--- src/rtl/mem_arbiter.sv ---
// mem_arbiter
//   Shares one single-port word memory between two requesters:
//   port 0 (instruction fetch) and port 1 (load/store unit).
//   Each access takes two cycles.
//   - Issue cycle (IDLE): the winner's request is driven combinationally
//     onto the memory port.
//   - Ack cycle (BUSY): the granted requester sees a one-cycle ack, with
//     the memory's registered read data passed straight through.
//   Ties are broken round-robin, or in favour of port 0 when PRIO_FIXED=1.
//
// Ports
//   clk, reset           system clock; synchronous active-high reset
//   m0_addr/wdata/wmask  port 0 request (wmask == 0 means read)
//   m0_req               port 0 request, held stable until m0_ack
//   m0_ack, m0_rdata     port 0 completion pulse and read data
//   m1_*                 same set as m0_* for port 1
//   mem_addr/wdata       memory byte address and write data
//   mem_wmask            memory byte write enables
//   mem_rstrb            memory read strobe
//   mem_rdata            memory read data, valid one cycle after mem_rstrb
module mem_arbiter #(
  parameter int ADDR_WIDTH = 32,
  parameter bit PRIO_FIXED = 1'b0
) (
  input  logic                  clk,
  input  logic                  reset,
  input  logic [ADDR_WIDTH-1:0] m0_addr,
  input  logic [31:0]           m0_wdata,
  input  logic [3:0]            m0_wmask,
  input  logic                  m0_req,
  output logic                  m0_ack,
  output logic [31:0]           m0_rdata,
  input  logic [ADDR_WIDTH-1:0] m1_addr,
  input  logic [31:0]           m1_wdata,
  input  logic [3:0]            m1_wmask,
  input  logic                  m1_req,
  output logic                  m1_ack,
  output logic [31:0]           m1_rdata,
  output logic [ADDR_WIDTH-1:0] mem_addr,
  output logic                  mem_rstrb,
  output logic [31:0]           mem_wdata,
  output logic [3:0]            mem_wmask,
  input  logic [31:0]           mem_rdata
);

  typedef enum logic {
    IDLE = 1'b0,
    BUSY = 1'b1
  } state_t;

  state_t state_p1;
  logic   grant_p1;
  logic   last_p1;

  logic       any_req;
  logic       win;
  logic       issue;
  logic [3:0] sel_wmask;
  logic       busy_ok;

  always_comb begin
    any_req = m0_req | m1_req;
    if (m0_req && m1_req) begin
      win = PRIO_FIXED ? 1'b0 : ~last_p1;
    end else begin
      win = m1_req;
    end
  end

  // Issue stage: the winner drives the memory port directly.
  assign issue     = (state_p1 == IDLE) && any_req;
  assign sel_wmask = win ? m1_wmask : m0_wmask;
  assign mem_addr  = win ? m1_addr  : m0_addr;
  assign mem_wdata = win ? m1_wdata : m0_wdata;
  assign mem_wmask = issue ? sel_wmask : 4'b0000;
  assign mem_rstrb = issue && (sel_wmask == 4'b0000);

  always_ff @(posedge clk) begin
    if (reset) begin
      state_p1 <= IDLE;
      grant_p1 <= 1'b0;
      last_p1  <= 1'b1;
    end else begin
      case (state_p1)
        IDLE: begin
          if (any_req) begin
            grant_p1 <= win;
            last_p1  <= win;
            state_p1 <= BUSY;
          end
        end
        default: state_p1 <= IDLE;
      endcase
    end
  end

  // Ack stage: one-cycle ack to the granted port.
  // Reset also masks the ack, so an access caught in flight is never acknowledged.
  assign busy_ok  = (state_p1 == BUSY) && !reset;
  assign m0_ack   = busy_ok && !grant_p1;
  assign m1_ack   = busy_ok &&  grant_p1;
  assign m0_rdata = mem_rdata;
  assign m1_rdata = mem_rdata;

endmodule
·····
Look through the data above. Find each line with the string "IDLE" and copy it.

//   - Issue cycle (IDLE): the winner's request is driven combinationally
    IDLE = 1'b0,
  assign issue     = (state_p1 == IDLE) && any_req;
      state_p1 <= IDLE;
        IDLE: begin
        default: state_p1 <= IDLE;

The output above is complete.